Snacks. Newspapers. Lottery tickets. Valve fittings.

Wait, what?

It’s a real thing: industrial vending machines can be stocked with all types of inventory and represent an effective “lean” solution for point-of-use inventory management.

According to a new study by San Francisco-based Grand View Research, Inc., the global market for the devices was valued at $715.6 million USD in 2016, and is expected to reach $1.43 billion by 2025. Thanks to machine availability on a rental basis, more small and medium enterprises (SMEs) are adopting industrial vending as a low-cost solution; countries in developing regions such as Asia Pacific are also expected to foster industry growth.

How does it work? Industrial vending machines made by Tustin, California-based AutoCrib, Inc., a pioneer in the field since 1994, are designed to dispense items when a worker scans an ID or fingerprint. Items can also be returned to the machine in the same way. The company lists several examples of inventory that can be managed via vending machine: tools; personal protective equipment (PPE) gloves; maintenance, repair and operations (MRO) supplies, test equipment; laptops; radios; spare parts — “literally everything that's considered inventory.”

Sounds like quite the novelty, but it’s much more than that: The system can dispense items 24/7 and perform automatic recordkeeping. It can also be used to re-order products when supplies are low. Data collected can be used to forecast inventory needs based on actual demand, more accurately bid on customer jobs and to monitor the location of all inventory at any given moment. AutoCrib states that industrial vending can be used to realize a 20 to 50 percent savings on inventory spend.

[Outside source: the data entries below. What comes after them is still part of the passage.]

### config.mk
export PLATFORM = sky130hd
export DESIGN_NAME = bit_serializer
export DESIGN_NICKNAME = d
export VERILOG_FILES = /design/src/rtl/bit_serializer_pkg.sv /design/src/rtl/bit_serializer_bit_counter.sv /design/src/rtl/bit_serializer.sv
export SDC_FILE = /design/constraint.sdc
export NUM_CORES = 1
export LEC_CHECK = 0
export CORE_MARGIN = 5
export CORE_UTILIZATION = 36
export DETAILED_ROUTE_END_ITERATION = 16
export PLACE_DENSITY_LB_ADDON = 0.2
export SLEW_MARGIN = 40
export SYNTH_ARGS = -nofsm -noshare
export SYNTH_HDL_FRONTEND = slang
export SYNTH_HIERARCHICAL = 1
export SYNTH_SLANG_ARGS = --single-unit
export TNS_END_PERCENT = 5
### constraint.sdc
create_clock -name clock -period 1.5 [get_ports clock]
set_input_delay 0.45 -clock clock [delete_from_list [all_inputs] [get_ports clock]]
set_output_delay 0.45 -clock clock [all_outputs]
set_load 0.05 [all_outputs]
### src/rtl/bit_serializer_pkg.sv
// Shared types and constants for the bit serializer slice.
package bit_serializer_pkg;

  typedef enum logic [1:0] {
    IDLE   = 2'd0,
    SHIFT  = 2'd1,
    PARITY = 2'd2
  } ser_state_e;

  localparam int SER_WIDTH_DEF = 8;

endpackage

### src/rtl/bit_serializer_bit_counter.sv
// Bit position counter for the serializer: clog2(WIDTH) bits, synchronous
// clear, increment enable, and a terminal flag at WIDTH-1.
module bit_counter #(
  parameter int WIDTH = 8
) (
  input  logic clock,
  input  logic reset,
  input  logic clear_i,
  input  logic inc_i,
  output logic terminal_o
);

  localparam int CW = $clog2(WIDTH);

  logic [CW-1:0] count_q, count_d;

  always_comb begin
    count_d = count_q;
    if (clear_i)    count_d = '0;
    else if (inc_i) count_d = count_q + CW'(1);
  end

  // NOTE: sequential state is updated with non-blocking assignments only, so
  // every flop samples the pre-edge values regardless of block ordering.
  always_ff @(posedge clock or posedge reset) begin
    if (reset) count_q <= '0;
    else       count_q <= count_d;
  end

  assign terminal_o = (count_q == CW'(WIDTH - 1));

endmodule

### src/rtl/bit_serializer.sv
// Parallel-to-serial front end, MSB first, idle line held at 0.
// Optional even-parity trailer bit when SERIALIZER_PARITY_EN is defined.
module bit_serializer
  import bit_serializer_pkg::*;
#(
  parameter int WIDTH = SER_WIDTH_DEF
) (
  input  logic             clock,
  input  logic             reset,
  input  logic [WIDTH-1:0] data_in,
  input  logic             data_valid,
  output logic             data_ready,
  output logic             out_bit,
  output logic             out_valid,
  output logic             busy
);

  localparam logic [1:0] S_IDLE   = IDLE;
  localparam logic [1:0] S_SHIFT  = SHIFT;
`ifdef SERIALIZER_PARITY_EN
  localparam logic [1:0] S_PARITY = PARITY;
`endif

  logic [1:0]       state_q, state_d;
  logic [WIDTH-1:0] shift_q, shift_d;
  logic             out_bit_q, out_bit_d;
  logic             out_valid_q, out_valid_d;
  logic             cnt_clear, cnt_inc, terminal;
  logic             accept;
`ifdef SERIALIZER_PARITY_EN
  logic             parity_q, parity_d;
`endif

  bit_counter #(.WIDTH(WIDTH)) u_bit_counter (
    .clock      (clock),
    .reset      (reset),
    .clear_i    (cnt_clear),
    .inc_i      (cnt_inc),
    .terminal_o (terminal)
  );

  // Ready depends only on state and count so upstream never sees a loop.
`ifdef SERIALIZER_PARITY_EN
  assign data_ready = (state_q == S_IDLE) || (state_q == S_PARITY);
`else
  assign data_ready = (state_q == S_IDLE) || ((state_q == S_SHIFT) && terminal);
`endif
  assign accept = data_valid && data_ready;

  // NOTE: every variable written here gets a default first, so no path can
  // leave it unassigned and infer a latch.
  always_comb begin
    state_d   = state_q;
    shift_d   = shift_q;
    cnt_clear = 1'b0;
    cnt_inc   = 1'b0;
`ifdef SERIALIZER_PARITY_EN
    parity_d  = parity_q;
`endif

    case (state_q)
      S_IDLE: ;
      S_SHIFT: begin
        if (!terminal) begin
          shift_d = {shift_q[WIDTH-2:0], 1'b0};
          cnt_inc = 1'b1;
        end else begin
`ifdef SERIALIZER_PARITY_EN
          state_d = S_PARITY;
`else
          state_d = S_IDLE;
`endif
          shift_d   = '0;
          cnt_clear = 1'b1;
        end
      end
`ifdef SERIALIZER_PARITY_EN
      S_PARITY: begin
        state_d   = S_IDLE;
        cnt_clear = 1'b1;
      end
`endif
      default: begin
        state_d   = S_IDLE;
        shift_d   = '0;
        cnt_clear = 1'b1;
      end
    endcase

    // A load at the last-bit cycle overrides the return to IDLE: gapless frames.
    if (accept) begin
      state_d   = S_SHIFT;
      shift_d   = data_in;
      cnt_clear = 1'b1;
      cnt_inc   = 1'b0;
`ifdef SERIALIZER_PARITY_EN
      parity_d  = ^data_in;
`endif
    end
  end

  always_comb begin
    out_valid_d = (state_d != S_IDLE);
    out_bit_d   = 1'b0;
    if (state_d == S_SHIFT) out_bit_d = shift_d[WIDTH-1];
`ifdef SERIALIZER_PARITY_EN
    if (state_d == S_PARITY) out_bit_d = parity_d;
`endif
  end

  // NOTE: the shift register is reset along with control so no stale word
  // bits can reach the detector after a mid-frame reset.
  always_ff @(posedge clock or posedge reset) begin
    if (reset) begin
      state_q     <= S_IDLE;
      shift_q     <= '0;
      out_bit_q   <= 1'b0;
      out_valid_q <= 1'b0;
    end else begin
      state_q     <= state_d;
      shift_q     <= shift_d;
      out_bit_q   <= out_bit_d;
      out_valid_q <= out_valid_d;
    end
  end

`ifdef SERIALIZER_PARITY_EN
  always_ff @(posedge clock or posedge reset) begin
    if (reset) parity_q <= 1'b0;
    else       parity_q <= parity_d;
  end
`endif

  assign out_bit   = out_bit_q;
  assign out_valid = out_valid_q;
  assign busy      = (state_q != S_IDLE);

endmodule
==> impl_metrics.xml <==
<?xml version="1.0" encoding="UTF-8"?>
<metrics>
  <group name="cts">
    <metric name="clk_latency" unit="ns">0.28</metric>
    <metric name="cts.htree.levels" unit="">1</metric>
    <metric name="holdBufCountCts" unit="">0</metric>
    <metric name="clock_path_buffers" unit="">2</metric>
    <metric name="tritoncts" unit="">done</metric>
    <metric name="cts-buffers-inserted" unit="">3</metric>
    <metric name="clk_pin_slew" unit="ns">0.09</metric>
    <metric name="clock_tree.root_cell" unit="">sky130_fd_sc_hd__clkbuf_4</metric>
    <metric name="cts_sinks" unit="">14</metric>
  </group>
  <group name="place">
    <metric name="placed_area" unit="um^2">850</metric>
    <metric name="place_hpwl" unit="um">890</metric>
    <metric name="gp_congestion" unit="">0.709</metric>
    <metric name="place.port_buffers" unit="">14</metric>
    <metric name="place_worst_setup_slack" unit="ns">-0.175</metric>
  </group>
  <group name="critical_path">
    <metric name="worstSetupPathDepth" unit="">5</metric>
    <metric name="setup.worst_path.start_class" unit="">register</metric>
    <metric name="slowest_stage" unit="">sky130_fd_sc_hd__dfrtp_1</metric>
    <metric name="crit_chain" unit="">ha_2 -&gt; ha_4 -&gt; nor2b_4 -&gt; nor2_4 -&gt; buf_6</metric>
    <metric name="cpPeakStageDelay" unit="ns">0.39</metric>
    <metric name="cp.arrival" unit="ns">1.34</metric>
    <metric name="worstPathMaxFanout" unit="">2</metric>
    <metric name="r2r_cells" unit="">8</metric>
    <metric name="cpLargestDelayFamily" unit="">flip-flops</metric>
    <metric name="timing.critical_path.to_type" unit="">primary output</metric>
    <metric name="cp_num_buf_inv" unit="">1</metric>
    <metric name="timing.critical_path.required" unit="ns">1.05</metric>
    <metric name="worstSetupPathType" unit="">reg -&gt; out</metric>
  </group>
  <group name="detailed_routing">
    <metric name="routedWlPerCell" unit="um">13.2</metric>
    <metric name="detail-route-antenna-nets" unit="">0</metric>
    <metric name="dr.max_layer_used" unit="">met4</metric>
    <metric name="detailedRoute.firstIterationViolations" unit="">5</metric>
    <metric name="post_drt_via_cell_ratio" unit="">5.03</metric>
    <metric name="wl_met3" unit="um">88</metric>
    <metric name="drt-total-wl" unit="um">1240</metric>
    <metric name="drt_first_pass_iters" unit="">4</metric>
    <metric name="routed_length_on_met1" unit="um">587</metric>
    <metric name="detailroute.via_count" unit="">473</metric>
    <metric name="met2_length" unit="um">542</metric>
    <metric name="detail_route.drc_violations" unit="">0</metric>
  </group>
  <group name="cells_and_area">
    <metric name="postLayoutCellArea" unit="um^2">932</metric>
    <metric name="n_antenna_cell" unit="">0</metric>
    <metric name="drive_gt1_share" unit="%">32.5</metric>
    <metric name="flow.area_growth_from_synthesis" unit="%">47.5</metric>
    <metric name="final_core_util" unit="%">55.2</metric>
    <metric name="finish.net_count" unit="">91</metric>
  </group>
  <group name="pwr">
    <metric name="ir_drop" unit="uV">508</metric>
    <metric name="p_per_area" unit="nW/um^2">955</metric>
    <metric name="power_share_of_the_combinational_group" unit="%">22.5</metric>
    <metric name="internal_power" unit="uW">656</metric>
    <metric name="seqPwrFrac" unit="%">46.9</metric>
    <metric name="power_leakage" unit="uW">0.000438</metric>
    <metric name="power.net_switching" unit="uW">235</metric>
    <metric name="sw_frac_of_total" unit="%">26.4</metric>
    <metric name="clkPwrFrac" unit="%">30.6</metric>
  </group>
  <group name="sta">
    <metric name="final_min_period_over_clock_period" unit="%">120</metric>
    <metric name="setup_violations" unit="">14</metric>
    <metric name="rsz0062_at_grt" unit="">yes</metric>
    <metric name="max_frequency" unit="MHz">557</metric>
    <metric name="hold_violations" unit="">0</metric>
    <metric name="final_critical_path_setup_slack" unit="ns">-0.295</metric>
    <metric name="post-route-min-period" unit="ns">1.79</metric>
    <metric name="worst_clock_skew" unit="ns">0.00241</metric>
    <metric name="final_slew_violations" unit="">0</metric>
  </group>
  <group name="synth">
    <metric name="synth_compound_area_share" unit="%">11.7</metric>
    <metric name="synthesis.area" unit="um^2">632</metric>
    <metric name="synthFlopType" unit="">sky130_fd_sc_hd__dfrtp_1</metric>
    <metric name="synth.area.mux_share" unit="%">3.17</metric>
    <metric name="yosys_register_bits" unit="">14</metric>
    <metric name="synth_cell_types" unit="">19</metric>
    <metric name="synthesized_area_fraction_occupied_by_xor_and_xnor_cells" unit="%">1.39</metric>
    <metric name="post_synth_edffs" unit="">0</metric>
    <metric name="synthesis.nets" unit="">65</metric>
    <metric name="most_repeated_cell_in_the_gate_level_netlist_after_synthesis" unit="">sky130_fd_sc_hd__dfrtp_1</metric>
    <metric name="synth_top_cells_by_area" unit="">sky130_fd_sc_hd__dfrtp_1 (55%), sky130_fd_sc_hd__a221o_1 (9.5%), sky130_fd_sc_hd__and2_1 (5.9%)</metric>
    <metric name="ys_async_sr_fraction" unit="%">100</metric>
    <metric name="synthAdderAreaFrac" unit="%">3.96</metric>
    <metric name="synth_warnings" unit="">6</metric>
    <metric name="combinational_family_with_the_most_area_after_synthesis" unit="">simple AND/OR/NAND/NOR gates</metric>
    <metric name="yosys.area.top_type" unit="">sky130_fd_sc_hd__dfrtp_1</metric>
    <metric name="postSynthCellCount" unit="">52</metric>
    <metric name="seq_area_frac_synth" unit="%">55.4</metric>
    <metric name="synth.top_cell.area_share" unit="%">55.4</metric>
    <metric name="yosys-top-cells-count" unit="">sky130_fd_sc_hd__dfrtp_1 (14), sky130_fd_sc_hd__a221o_1 (6), sky130_fd_sc_hd__and2_1 (6), sky130_fd_sc_hd__nor2_1 (6), sky130_fd_sc_hd__or2_2 (3)</metric>
    <metric name="syn-mean-instance-area" unit="um^2">12.2</metric>
    <metric name="synth_simple_gate_area_share" unit="%">20.8</metric>
  </group>
  <group name="die">
    <metric name="io_pins" unit="">15</metric>
    <metric name="floorplan.rows" unit="">15</metric>
    <metric name="die_h" unit="um">51.9</metric>
    <metric name="floorplan.initialDensity" unit="%">37.4</metric>
    <metric name="placeableCoreArea" unit="um^2">1690</metric>
    <metric name="floorplan.die_area" unit="um^2">2690</metric>
    <metric name="fp.dieW" unit="um">51.9</metric>
  </group>
  <group name="grt">
    <metric name="first_pass_grt_wire_length" unit="um">2210</metric>
    <metric name="grt_max_degree" unit="">12</metric>
    <metric name="globalRouteOverflowTotal" unit="">0</metric>
    <metric name="gr-usage-all-layers" unit="%">11.2</metric>
    <metric name="antenna_found_initial" unit="">0</metric>
    <metric name="first_global_vias" unit="">490</metric>
  </group>
  <group name="hold_path">
    <metric name="hp-class" unit="">in -&gt; async</metric>
  </group>
  <group name="flow_run">
    <metric name="maximum_capacitance_violations" unit="">0</metric>
  </group>
  <group name="run_status">
    <metric name="status" unit="">finished, violations left</metric>
    <metric name="violated_checks" unit="">negative setup slack</metric>
  </group>
</metrics>
[path summary, 6_finish.rpt]
check | startpoint | to | slack [ns]
max | u_bit_counter/count_q[0] | data_ready | -0.29
max in group asynchronous | reset | shift_q[0] | 0.69
min in group clock | shift_q[4] | shift_q[5] | 0.51
min reg2reg | shift_q[4] | shift_q[5] | 0.51
max reg2reg | u_bit_counter/count_q[0] | shift_q[3] | -0.19
min | reset | u_bit_counter/count_q[2] | 0.36
[what timing repair did]
item	CTS	global route
gates resized for setup	7	0
endpoints found under the hold margin	0	0
pin swaps	3	3
setup buffers	2	0
gates cloned	0	0
setup endpoints to repair	14	14
[final cells by class]
cell class / count / area, um^2
tap: 17 / 21.3
multi-input combinational: 35 / 290
timing repair buffer: 22 / 226
fill: 161 / 757
clock buffer: 4 / 36.3
sequential: 14 / 350
inverter: 2 / 7.51
[metrics by stage]
step                      hold WS (ns)  TNS (ns)  total power (uW)  cells
after global placement           0.485     -1.80               608     88
after CTS                        0.356     -2.18               900     94
after global routing             0.372     -2.93               939     94
final                            0.362     -2.07               890     94
after detailed placement         0.489     -1.81               610     88
after floorplan                  0.204    -0.116               524     52
[logic make-up (layout without fill, tap and decap cells)]
| logic type | after synthesis | count (layout) |
|---|---|---|
| XOR/XNOR | 1 | 1 |
| buffers and inverters | 3 | 28 |
| AND/OR/NAND/NOR | 21 | 21 |
| adder cells (fa/ha/maj) | 2 | 2 |
| flip-flops | 14 | 14 |
| other | 1 | 1 |
| AO/OA/AOI/OAI | 8 | 8 |
| multiplexers | 2 | 2 |
[flip-flops by register name (all words and copies together), names as in the netlist]
name,flops
out_bit,1
out_valid,1
shift_q,7
state_q,2
u_bit_counter/count_q,3
[power by group through the flow]
stage / clock network [uW] / logic, uW / registers, uW
6_report: 273 / 200 / 417
5_1_grt: 303 / 215 / 421
4_1_cts: 280 / 202 / 417
3_5_place_dp: 0 / 185 / 424
3_3_place_gp: 0 / 184 / 424
2_1_floorplan: 0 / 86.7 / 437
[layout by cell type (no fill, tap or decap)]
cell	count
sky130_fd_sc_hd__a21oi_1	1
sky130_fd_sc_hd__or2_2	3
sky130_fd_sc_hd__nor2b_4	1
sky130_fd_sc_hd__and2_1	6
sky130_fd_sc_hd__ha_4	1
sky130_fd_sc_hd__nor3_2	1
sky130_fd_sc_hd__inv_1	2
sky130_fd_sc_hd__a22o_1	1
sky130_fd_sc_hd__buf_12	2
sky130_fd_sc_hd__clkbuf_8	1
sky130_fd_sc_hd__ha_2	1
sky130_fd_sc_hd__dfrtp_1	14
sky130_fd_sc_hd__nand2b_1	1
sky130_fd_sc_hd__mux2i_1	2
sky130_fd_sc_hd__clkbuf_4	3
sky130_fd_sc_hd__a221o_1	6
sky130_fd_sc_hd__nor2_4	1
sky130_fd_sc_hd__nor3b_4	1
sky130_fd_sc_hd__buf_4	7
sky130_fd_sc_hd__xnor2_1	1
sky130_fd_sc_hd__buf_6	3
sky130_fd_sc_hd__nor2_1	5
sky130_fd_sc_hd__conb_1	1
sky130_fd_sc_hd__nand3_1	1
sky130_fd_sc_hd__nand2_1	1
sky130_fd_sc_hd__clkdlybuf4s50_1	10
[metal layers]
metal / vias to the layer above / global-route usage [%]
met5: - / 0
met3: 4 / 4.30
met4: 0 / 3.93
met1: 224 / 13.7
li1: 232 / -
met2: 13 / 17.8
Power figures use the tool's default switching activity.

Another company offering industrial vending solutions is Winona, Minnesota-based Fastenal. In addition to distributing fasteners, tools and supplies, Fastenal makes machines that can perform standalone vending of high-use consumables or be linked to a locker system to control access to larger repetitive-use items. The company touts the “green” aspect of industrial vending, noting its ability to reduce waste and redundancy.

Additional industry players include Apex Industrial Technologies LLC; Brammer; CribMaster; CMT Industrial Solutions; Grainger, Inc.; IVM Ltd.; Silkron; SupplyPoint; and SupplyPro, Inc.

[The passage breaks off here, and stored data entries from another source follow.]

$ cat src/rtl/tt_ctrl_seq_pkg.sv
// Shared types and default constants for the control-pad sequencer.
package tt_ctrl_seq_pkg;

    // Fixed 3-bit state encoding so the state can be probed and decoded directly.
    typedef enum logic [2:0] {
        IDLE   = 3'd0,
        RST_LO = 3'd1,
        RST_HI = 3'd2,
        INC_HI = 3'd3,
        INC_LO = 3'd4,
        ENA    = 3'd5
    } state_e;

    localparam int unsigned DEF_ADDR_W   = 10;
    localparam int unsigned DEF_HALF_CYC = 4;
    localparam int unsigned DEF_CNT_W    = 3;

    // States whose duration is one waveform half-phase.
    function automatic logic is_timed(input state_e s);
        return (s == RST_LO) || (s == RST_HI) || (s == INC_HI) || (s == INC_LO);
    endfunction

endpackage

$ cat src/rtl/tt_ctrl_seq_timer.sv
// Half-phase timer: counts 0..HALF_CYC-1 while run is high, wraps on terminal
// count, holds at zero otherwise. load preloads an arbitrary start value.
module tt_ctrl_seq_timer
    import tt_ctrl_seq_pkg::*;
#(
    parameter int unsigned CNT_W    = DEF_CNT_W,
    parameter int unsigned HALF_CYC = DEF_HALF_CYC
) (
    input  logic             clk,
    input  logic             rst_n,
    input  logic             run,
    input  logic             load,
    input  logic [CNT_W-1:0] load_val,
    output logic             tc
);

    localparam logic [CNT_W-1:0] LAST = CNT_W'(HALF_CYC - 1);

    logic [CNT_W-1:0] cnt_q;
    logic [CNT_W-1:0] cnt_d;

    assign tc = run && (cnt_q == LAST);

    // Next count: preload, wrap on terminal count or idle, else increment.
    always_comb begin
        cnt_d = cnt_q;
        if (load) begin
            cnt_d = load_val;
        end else if (!run || tc) begin
            cnt_d = '0;
        end else begin
            cnt_d = cnt_q + CNT_W'(1);
        end
    end

    // Count register.
    always_ff @(posedge clk or negedge rst_n) begin
        if (!rst_n) begin
            cnt_q <= '0;
        end else begin
            cnt_q <= cnt_d;
        end
    end

endmodule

Grand View’s study specifically highlights vending machines designed to dispense personal protective equipment (PPE) as a growing segment of the market, thanks to an increased emphasis on employee safety. Another growing area is vending machines for maintenance, repair and operations (MRO) supplies, which are employed on a large scale by industries such as manufacturing, oil/gas and aviation, where the cost of downtime is high.

Also noted is the implementation of radio-frequency identification (RFID) and cloud infrastructure in vending equipment. Original equipment manufacturers (OEMs), moreover, are developing IoT-enabled vending machines that allow remote access to data and help to prevent fraudulent activities such as misuse and theft.

We’ve come a long way since the first “modern,” coin-operated machines arrived on the scene in the early 1880s, vending postcards at railway stations. And even further since the earliest known reference to a vending machine, the work of first-century engineer Hero of Alexandria, which dispensed holy water in exchange for a coin.